A translational pharmacokinetic/pharmacodynamic approach supports optimal vonoprazan dosing for erosive oesophagitis and Helicobacter pylori infection

Summary Background Treatment of acid‐related disorders relies on gastric acid suppression. The percentage of time intragastric pH is >4 (pH >4 holding time ratio [HTR]) is important for healing erosive oesophagitis; and the pH >6 HTR is critical for eradication of Helicobacter pylori infection, as bacterial replication is active and antibiotic effectiveness is optimised. Vonoprazan, a potassium‐competitive acid blocker approved in the USA and other countries, suppresses gastric acid secretion in a predictable, rapid and consistent manner, extended over prolonged periods. Aim To explore the relationship between vonoprazan exposure and pH HTR through a pharmacokinetic/pharmacodynamic (PK/PD) model. Methods We pooled data from Phase 1 studies with intragastric pH measurements.

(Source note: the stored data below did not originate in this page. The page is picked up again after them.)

## src/rtl/mdc_fft_ctrl.sv

```systemverilog
// Control sequencer for a radix-2 multi-path delay commutator FFT: tracks the beat
// counter, per-stage validity, commutator selects, twiddle addresses and frame completion.
module mdc_fft_ctrl #(
  parameter int LOG2N = 5
) (
  input  logic                               clk,
  input  logic                               rst_n,
  input  logic                               start_i,
  input  logic                               cont_i,
  input  logic                               in_valid_i,
  output logic                               in_ready_o,
  output logic                               busy_o,
  output logic [LOG2N-2:0]                   com_sel_o,
  output logic [(LOG2N-1)*(LOG2N-1)-1:0]     tw_addr_o,
  output logic [LOG2N-2:0]                   stage_act_o,
  output logic                               out_valid_o,
  output logic                               frame_done_o
);

  localparam int S    = LOG2N - 1;
  localparam int HALF = 1 << S;
  localparam int GW   = LOG2N;

  localparam logic [GW-1:0] G_ONE    = GW'(1);
  localparam logic [GW-1:0] G_HALF   = GW'(HALF);
  localparam logic [GW-1:0] F_LAST   = GW'(HALF - 1);
  localparam logic [GW-1:0] G_END    = GW'(2 * HALF - 2);
  localparam logic [S-1:0]  P_LAST   = S'(HALF - 1);
  localparam logic [S-1:0]  P_ONE    = S'(1);

  typedef enum logic [1:0] {
    IDLE  = 2'd0,
    FILL  = 2'd1,
    RUN   = 2'd2,
    DRAIN = 2'd3
  } state_t;

  state_t           state_q, state_d;
  logic [GW-1:0]    g_q, g_d, g_inc;
  logic [S-1:0]     act_q, act_d;
  logic [S-1:0]     set_s, clr_s;
  logic [S-1:0]     com_q, com_nxt;
  logic [S*S-1:0]   tw_q, tw_nxt;
  logic             in_ready_q, busy_q, fd_q, fd_d;
  logic             adv;
  logic [S-1:0]     k_last_now;

  assign g_inc      = g_q + G_ONE;
  // Last stage has D=1, so its local index is simply p+1.
  assign k_last_now = g_q[S-1:0] + P_ONE;

  // Per-stage decode: k_s = (p - F_s) mod N/2 reduces to p + D_s since F_s = N/2 - D_s.
  for (genvar s = 1; s <= S; s++) begin : g_stage
    localparam int            D     = 1 << (S - s);
    localparam logic [GW-1:0] F_S   = GW'(HALF - D);
    localparam logic [GW-1:0] F_END = GW'(HALF - D + HALF - 1);
    localparam logic [S-1:0]  D_S   = S'(D);
    localparam logic [S-1:0]  MASK  = S'(2 * D - 1);
    logic [S-1:0] k_nxt;
    logic [S-1:0] k_mod;

    assign k_nxt = g_d[S-1:0] + D_S;
    assign k_mod = k_nxt & MASK;
    assign set_s[s-1] = (g_d == F_S);
    assign clr_s[s-1] = (g_q == F_END);
    assign com_nxt[s-1] = act_d[s-1] & k_nxt[S-s];
    assign tw_nxt[(s-1)*S +: S] = act_d[s-1] ? S'(k_mod << (s - 1)) : {S{1'b0}};
  end

  // Beat advance and state/counter next-state.
  always_comb begin
    adv     = 1'b0;
    state_d = state_q;
    g_d     = g_q;
    case (state_q)
      IDLE: begin
        if (start_i) begin
          state_d = FILL;
          g_d     = '0;
        end else begin
          state_d = IDLE;
        end
      end
      FILL: begin
        adv = in_valid_i;
        if (in_valid_i) begin
          g_d = g_inc;
          if (g_inc == F_LAST) begin
            state_d = RUN;
          end else begin
            state_d = FILL;
          end
        end else begin
          state_d = FILL;
        end
      end
      RUN: begin
        adv = in_valid_i;
        if (in_valid_i && (g_q[S-1:0] == P_LAST)) begin
          if (cont_i) begin
            g_d = '0;
          end else begin
            state_d = DRAIN;
            g_d     = G_HALF;
          end
        end else if (in_valid_i) begin
          g_d = g_inc;
        end else begin
          g_d = g_q;
        end
      end
      DRAIN: begin
        adv = 1'b1;
        if (g_q == G_END) begin
          state_d = IDLE;
          g_d     = '0;
        end else begin
          g_d = g_inc;
        end
      end
      default: begin
        state_d = IDLE;
        g_d     = '0;
      end
    endcase
  end

  // Stage validity tracking and frame completion detect.
  always_comb begin
    act_d = act_q;
    fd_d  = adv & act_q[S-1] & (k_last_now == P_LAST);
    if (adv && ((state_q == FILL) || (state_q == RUN))) begin
      act_d = act_q | set_s;
    end else if (adv && (state_q == DRAIN)) begin
      act_d = act_q & ~clr_s;
    end else begin
      act_d = act_q;
    end
  end

  // State and registered outputs, decoded from next-state so every output is a flop.
  always_ff @(posedge clk or negedge rst_n) begin
    if (!rst_n) begin
      state_q    <= IDLE;
      g_q        <= '0;
      act_q      <= '0;
      com_q      <= '0;
      tw_q       <= '0;
      in_ready_q <= 1'b0;
      busy_q     <= 1'b0;
      fd_q       <= 1'b0;
    end else begin
      state_q    <= state_d;
      g_q        <= g_d;
      act_q      <= act_d;
      com_q      <= com_nxt;
      tw_q       <= tw_nxt;
      in_ready_q <= (state_d == FILL) || (state_d == RUN);
      busy_q     <= (state_d != IDLE);
      fd_q       <= fd_d;
    end
  end

  assign in_ready_o   = in_ready_q;
  assign busy_o       = busy_q;
  assign com_sel_o    = com_q;
  assign tw_addr_o    = tw_q;
  assign stage_act_o  = act_q;
  assign out_valid_o  = act_q[S-1];
  assign frame_done_o = fd_q;

endmodule

```

## config.mk

```make
export PLATFORM = sky130hd
export DESIGN_NAME = mdc_fft_ctrl
export DESIGN_NICKNAME = d
export VERILOG_FILES = /design/src/rtl/mdc_fft_ctrl.sv
export SDC_FILE = /design/constraint.sdc
export NUM_CORES = 1
export LEC_CHECK = 0
export ABC_AREA = 1
export BUFFER_PORTS_ARGS = -buffer_cell sky130_fd_sc_hd__buf_2
export CORE_UTILIZATION = 54
export CTS_CLUSTER_DIAMETER = 80
export DETAILED_ROUTE_END_ITERATION = 16
export GPL_TIMING_DRIVEN = 0
export PLACE_DENSITY = 0.9
export REMOVE_ABC_BUFFERS = 1
export SYNTH_ARGS = -nofsm -noshare
export SYNTH_HDL_FRONTEND = slang
export SYNTH_SLANG_ARGS = --single-unit
```

## constraint.sdc

```tcl
create_clock -name clk -period 2.4 [get_ports clk]
set_input_delay 0.48 -clock clk [delete_from_list [all_inputs] [get_ports clk]]
set_output_delay 0.48 -clock clk [all_outputs]
set_load 0.01 [all_outputs]
```

==> impl_results.md, run 1 <==
- Synth-to-layout area growth: 7.14%
- DR WL/cell: 12.6 um
- Reg2Reg Depth: 11
- Actual slew at the worst max-slew pin: 0.555 ns
- CP required: 2.61 ns
- Final Hold Viols: 0
- Async set or reset register ratio after synthesis: 100%
- Pre-antenna DRT Iters: 4
- Die Wd: 55.7 um
- R2R Setup Slk: 0.29 ns
- Peak VDD IR: 0.815 mV
- Synth cell types: 25
- CTS tree: yes
- WS Path Type: reg -> reg
- Reg clk slew, reported paths: 0.12 ns
- EDFF count, synth: 0
- Cell total after placement: 242
- Seq/Total Area, Yosys: 38.5%
- Syn. warnings: 0
- Rel. slew slack: 62.6%
- Slowest-stage cell, CP: dfrtp_1
- ANT cells: 0
- Synth Instances: 194
- Clock Sinks: 24
- Synth top area cells: dfrtp_1 (39%), nand2_1 (8.9%), inv_1 (8.2%)
- Initial Util: 57.0%
- Achievable frequency: 474 MHz
- Initial antenna violation count: 0
- Top-area cell type share of the netlist area: 38.5%
- Final-report max-slew violation count: 0
- Finished Layout Cells: 246
- Setup violators final: 0
- PD cells: 879 mW/mm2
- Post-CTS sizing: 0
- Fin crit share: 87.8%
- Fin Clk Skew: 0.00238 ns
- Int Power: 0.000810 W
- Switching share of power: 44.8%
- Crit. End Element: flop
- Outcome: finished clean
- Most used cell, CP: inv_1
- Biggest cell delay along the critical path: 0.48 ns
- Worst-path cell chain: inv_1 -> ha_1 -> nand2_1 -> nor2_4 -> nor2_4 -> inv_1 -> nor2_1 -> o21ai_0 -> a31oi_1 -> inv_1 -> ha_1
- Die area: 0.00311 mm2
- Vias in the first global route: 1,202
- Yosys reg bits: 24
- Synth top cells by count: nand2_1 (37), inv_1 (34), dfrtp_1 (24)
- Antenna Violating Nets Remaining: 0
- Gate power share: 46.3%
- Avg Vias per Cell: 5.34
- Reg-to-reg startpoint: g_q[0]
- Grt ovf: 0
- Dpl hpwl: 2420 um
- H-tree Lvls: 1
- P_sw: 0.000658 W
- Setup TNS: 0 ns
- Reg2reg end: in_ready_o
- Layout cells sized above 1: 22.8%
- Root Buffer: clkbuf_4
- Initial DRC Count: 66
- Sequential power share: 39.8%
- Clk_lat worst skew: 0.31 ns
- Area of the core: 0.00273 mm2
- Worst-path fanout max: 7
- DRC errors left: 0
- Gpl congestion: 0.930
- CP startpoint kind: flop
- Post-CTS Hold Fix Bufs: 0
- Post-layout minimum cycle time: 2.11 ns
- Total of max-cap violations: 0
- Final #Nets: 230
- Leakage: 0.982 nW
- First-pass GRT wire length: 5350 um
- Setup Fix Bufs, Post-CTS: 0
- Largest net degree at the start of global routing: 25
- Total track usage: 22.0%
- Syn avg cell area: 8.04 um2
- Leading area contributor after synthesis: dfrtp_1
- Final WL: 3100 um
- CP startpoint: g_q[0]
- Row count: 19
- HP Class: in -> async
- RSZ-0062 raised after global routing: false
- Clock power frac: 14.0%
- I/O pins: 33
- Max Root-Sink Buffers: 2
- Die Y: 55.7 um
- Post-synthesis cell area: 0.00156 mm2
- Most common cell in the netlist: nand2_1
- Top FF cell, synth: dfrtp_1
- Worst Path Arrival: 2.32 ns
- Port Buffers: 26
- Total CTS buffers: 3
- Vias: 1,313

Pharmacokinetic profiles were predicted for study participants using an existing population pharmacokinetic model. Pharmacokinetic and pharmacodynamic data were merged, and three direct‐link PK/PD models were derived and used to simulate pH HTRs with between‐participant variability for pH >4, >5 and >6, for vonoprazan doses of 20 mg once and twice daily. Results We used data from five Phase 1 studies to derive the PK/PD model. These included 245 participants (95.1% male, 50.6% Japanese and 49.4% non‐Asian). Pre‐dose, the mean pH >4 HTR was 6.4%, pH >5 3.2% and pH >6 1.2%. After 7 days of dosing, simulations predicted pH >4 HTRs of 89.7% and 98.1%, and pH >6 HTRs of 53.1% and 75.3%, for vonoprazan 20 mg once and twice daily, respectively. Conclusions Vonoprazan 20 mg once‐ and twice‐daily dosing demonstrated high, dose‐dependent, 24‐hour intragastric acid control in this PK/PD model, supporting clinical efficacy data in patients with acid‐related disorders.